Page 111 of Never Will I Ever

“I know.” My lungs ache from the pain I know I’ve caused him. Pain I wish, more than anything, I could take back. “If it makes any difference, I would’ve much rather been there for the rest of the summer instead of here.”

“Then why did you leave?”

My teeth sink into my cheek before I murmur, “It’s…complicated.”

“It was your dad, wasn’t it?” his disembodied voice asks. “I saw him by the lake the same day you left. Well, I didn’t know it was him. I had to ask Kaleb who it was.”

Just hearing Kaleb’s name is a shot to the heart. One I’m not prepared for in the slightest, nor for the way it steals all the air from my lungs. My eyes sink closed, and I drop my head to my chest, attempting to breathe through the pain of my own making.

And God, it hurts.

Lovefucking hurts.

Clearing my throat, I somehow manage to find my voice, but it comes out only as a sullen whisper. “Yeah, it was my dad. The whole plan was his idea.” I pause and swallow, the truth tasting like bile as it leaves my lips. “But it’s still my fault. I’m the one who went along with it.”

“Why?”

Because I’m a coward, lying down and submitting.

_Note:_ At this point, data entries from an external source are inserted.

File: config.mk
export PLATFORM = sky130hd
export DESIGN_NAME = adc_scan_scheduler
export DESIGN_NICKNAME = d
export VERILOG_FILES = /design/src/rtl/adc_scan_scheduler.sv
export SDC_FILE = /design/constraint.sdc
export NUM_CORES = 1
export LEC_CHECK = 0
export ABC_AREA = 1
export BUFFER_PORTS_ARGS = -buffer_cell sky130_fd_sc_hd__buf_4
export CORE_MARGIN = 8
export CORE_UTILIZATION = 61
export CTS_BUF_LIST = sky130_fd_sc_hd__clkbuf_8
export CTS_CLUSTER_SIZE = 12
export DETAILED_ROUTE_END_ITERATION = 10
export PLACE_DENSITY = 0.91
export REMOVE_ABC_BUFFERS = 1
export SKIP_CTS_REPAIR_TIMING = 1
export SYNTH_ARGS = -nofsm -noshare
export SYNTH_HDL_FRONTEND = slang
export SYNTH_SLANG_ARGS = --single-unit
File: constraint.sdc
create_clock -name Clk -period 2.4 [get_ports Clk]
set_input_delay 0.12 -clock Clk [delete_from_list [all_inputs] [get_ports Clk]]
set_output_delay 0.12 -clock Clk [all_outputs]
set_load 0.01 [all_outputs]
**src/rtl/load_store_unit_pkg.sv**
```systemverilog
// Shared types, funct3 encodings and byte-lane datapath helpers for the load/store unit.
package load_store_unit_pkg;

    typedef enum logic [1:0] {
        ST_IDLE   = 2'd0,
        ST_ACCESS = 2'd1,
        ST_WAIT_W = 2'd2,
        ST_RESP   = 2'd3
    } lsu_state_e;

    localparam logic [2:0] F3_B  = 3'b000;
    localparam logic [2:0] F3_H  = 3'b001;
    localparam logic [2:0] F3_W  = 3'b010;
    localparam logic [2:0] F3_BU = 3'b100;
    localparam logic [2:0] F3_HU = 3'b101;

    typedef struct packed {
        logic [3:0]  mask;
        logic [31:0] data;
    } store_lanes_t;

    // Illegal encodings and misaligned addresses never reach memory.
    function automatic logic req_illegal(input logic we, input logic [2:0] funct3,
                                         input logic [1:0] addr_lo);
        logic bad;
        case (funct3)
            F3_B:    bad = 1'b0;
            F3_BU:   bad = we;
            F3_H:    bad = addr_lo[0];
            F3_HU:   bad = we | addr_lo[0];
            F3_W:    bad = (addr_lo != 2'b00);
            default: bad = 1'b1;
        endcase
        return bad;
    endfunction

    function automatic store_lanes_t store_lanes(input logic [2:0] funct3, input logic [1:0] addr_lo,
                                                 input logic [31:0] wdata);
        store_lanes_t lanes;
        case (funct3)
            F3_B: begin
                lanes.mask = 4'b0001 << addr_lo;
                lanes.data = {4{wdata[7:0]}};
            end
            F3_H: begin
                lanes.mask = 4'b0011 << {addr_lo[1], 1'b0};
                lanes.data = {2{wdata[15:0]}};
            end
            F3_W: begin
                lanes.mask = 4'b1111;
                lanes.data = wdata;
            end
            default: begin
                lanes.mask = 4'b0000;
                lanes.data = 32'h0000_0000;
            end
        endcase
        return lanes;
    endfunction

    function automatic logic [31:0] load_extract(input logic [2:0] funct3, input logic [1:0] addr_lo,
                                                 input logic [31:0] data);
        logic [7:0]  byte_sel;
        logic [15:0] half_sel;
        logic [31:0] result;
        byte_sel = data[{addr_lo, 3'b000} +: 8];
        half_sel = addr_lo[1] ? data[31:16] : data[15:0];
        case (funct3)
            F3_B:    result = {{24{byte_sel[7]}}, byte_sel};
            F3_BU:   result = {24'h00_0000, byte_sel};
            F3_H:    result = {{16{half_sel[15]}}, half_sel};
            F3_HU:   result = {16'h0000, half_sel};
            F3_W:    result = data;
            default: result = 32'h0000_0000;
        endcase
        return result;
    endfunction

endpackage

```
**src/rtl/load_store_unit.sv**
```systemverilog
// Single-outstanding load/store unit between a core request port and a byte-masked shared memory.
module load_store_unit
    import load_store_unit_pkg::*;
#(
    parameter int DATA_WIDTH = 32,
    localparam int MASK_SIZE = DATA_WIDTH / 8
) (
    input  logic                  clk,
    input  logic                  arst_n,
    input  logic                  req_valid,
    output logic                  req_ready,
    input  logic                  req_we,
    input  logic [2:0]            req_funct3,
    input  logic [31:0]           req_addr,
    input  logic [DATA_WIDTH-1:0] req_wdata,
    output logic                  resp_valid,
    input  logic                  resp_ready,
    output logic [DATA_WIDTH-1:0] resp_rdata,
    output logic                  resp_err,
    output logic                  write_en,
    output logic                  read_en,
    output logic [MASK_SIZE-1:0]  mask,
    output logic [31:0]           addr,
    output logic [DATA_WIDTH-1:0] data_in,
    input  logic [DATA_WIDTH-1:0] data_out,
    input  logic                  w_success,
    input  logic                  r_success
);

    lsu_state_e            state_r;
    lsu_state_e            state_nxt_s;
    logic                  we_r;
    logic [2:0]            funct3_r;
    logic [31:0]           addr_r;
    logic [DATA_WIDTH-1:0] wdata_r;
    logic [DATA_WIDTH-1:0] rdata_r;
    logic                  err_r;
    logic                  accept_s;
    logic                  illegal_s;
    store_lanes_t          lanes_s;
    logic                  unused_r_success_s;

    // Loads complete in the access cycle, so the read handshake carries no information.
    assign unused_r_success_s = r_success;
    assign accept_s  = (state_r == ST_IDLE) && req_valid;
    assign illegal_s = req_illegal(req_we, req_funct3, req_addr[1:0]);
    assign lanes_s   = store_lanes(funct3_r, addr_r[1:0], wdata_r);

    // State register and latched request / response fields.
    always_ff @(posedge clk) begin
        if (!arst_n) begin
            state_r  <= ST_IDLE;
            we_r     <= 1'b0;
            funct3_r <= 3'b000;
            addr_r   <= 32'h0000_0000;
            wdata_r  <= 32'h0000_0000;
            rdata_r  <= 32'h0000_0000;
            err_r    <= 1'b0;
        end else begin
            state_r <= state_nxt_s;
            if (accept_s) begin
                we_r     <= req_we;
                funct3_r <= req_funct3;
                addr_r   <= req_addr;
                wdata_r  <= req_wdata;
                rdata_r  <= 32'h0000_0000;
                err_r    <= illegal_s;
            end else if ((state_r == ST_ACCESS) && !we_r) begin
                rdata_r <= load_extract(funct3_r, addr_r[1:0], data_out);
            end else if ((state_r == ST_RESP) && resp_ready) begin
                rdata_r <= 32'h0000_0000;
                err_r   <= 1'b0;
            end
        end
    end

    // Next-state selection.
    always_comb begin
        state_nxt_s = state_r;
        case (state_r)
            ST_IDLE: begin
                if (req_valid) begin
                    state_nxt_s = illegal_s ? ST_RESP : ST_ACCESS;
                end else begin
                    state_nxt_s = ST_IDLE;
                end
            end
            ST_ACCESS: state_nxt_s = we_r ? ST_WAIT_W : ST_RESP;
            ST_WAIT_W: begin
                if (w_success) begin
                    state_nxt_s = ST_RESP;
                end else begin
                    state_nxt_s = ST_WAIT_W;
                end
            end
            ST_RESP: begin
                if (resp_ready) begin
                    state_nxt_s = ST_IDLE;
                end else begin
                    state_nxt_s = ST_RESP;
                end
            end
            default: state_nxt_s = ST_IDLE;
        endcase
    end

    // Core-side and memory-side outputs; the memory bus is quiet outside ACCESS.
    always_comb begin
        req_ready  = (state_r == ST_IDLE);
        resp_valid = (state_r == ST_RESP);
        resp_rdata = rdata_r;
        resp_err   = err_r;
        read_en    = 1'b0;
        write_en   = 1'b0;
        mask       = '0;
        addr       = 32'h0000_0000;
        data_in    = 32'h0000_0000;
        if (state_r == ST_ACCESS) begin
            addr = addr_r;
            if (we_r) begin
                write_en = 1'b1;
                mask     = lanes_s.mask;
                data_in  = lanes_s.data;
            end else begin
                read_en = 1'b1;
            end
        end else begin
            addr = 32'h0000_0000;
        end
    end

endmodule

```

The funny thing is, it’s not Shame screaming this in my head; it’s my own thoughts. The same ones that have been playing on repeat since Kaleb told me to go and not look back.

And it’s a choice I’ve regretted ever since.

Knowing the whole truth is far too heavy for a kid Elijah’s age; I offer him a sugar-coated version of it instead, framing it in a wayhe’s sure to understand.

“Pretty much the same reason you keep going to camp. I did it to make him happy.”

Even if it cost me my own, apparently.

Happiness doesn’t seem to exist without Kaleb. Not anymore. Not when I know what it feels like to be so obscenely, disgustingly filled with joy because of him. All the things that used to give me some sort of serotonin boost just feel bland in comparison. Dulled to a shade of gray.

There’s nothing like him.

Elijah’s voice calls on the other end, breaking through my thoughts.

“Avery? Are you still there?”

Shit.

Clearing my throat, I mutter, “Yeah, sorry. I’m here. Uh, what’d you say?”

“I told you that I understood why you left,” he relays. “And then I asked you if we’re still friends even though I kinda yelled at you.”

I roll my lips in to contain my chuckle. “Of course, kid. You’re one of the best friends I’ve got.”

It’s not until the words are spoken that I realize how true they are. It might not make much sense, but somehow, Elijah and I are cut from the same cloth. A little bit insecure, a lotta bit weighed down by parental expectations.

My only hope is that he pushes back and fights for what he wants. He could end up like me if he doesn’t, and that’s the last thing I want for him.

Elijah lets out a long sigh. “I thought you’d be mad at me for yelling at you. I’m glad you’re not.”

“I couldn’t be mad at you for telling me how you were feeling.”

“Yeah, I guess. I don’t like saying the hard things, though.”

My brows furrow. “The hard things?”

“Yeah, you know,” he insists softly on the other line. “The things that people won’t like to hear. Or the things that kinda scare me to say.”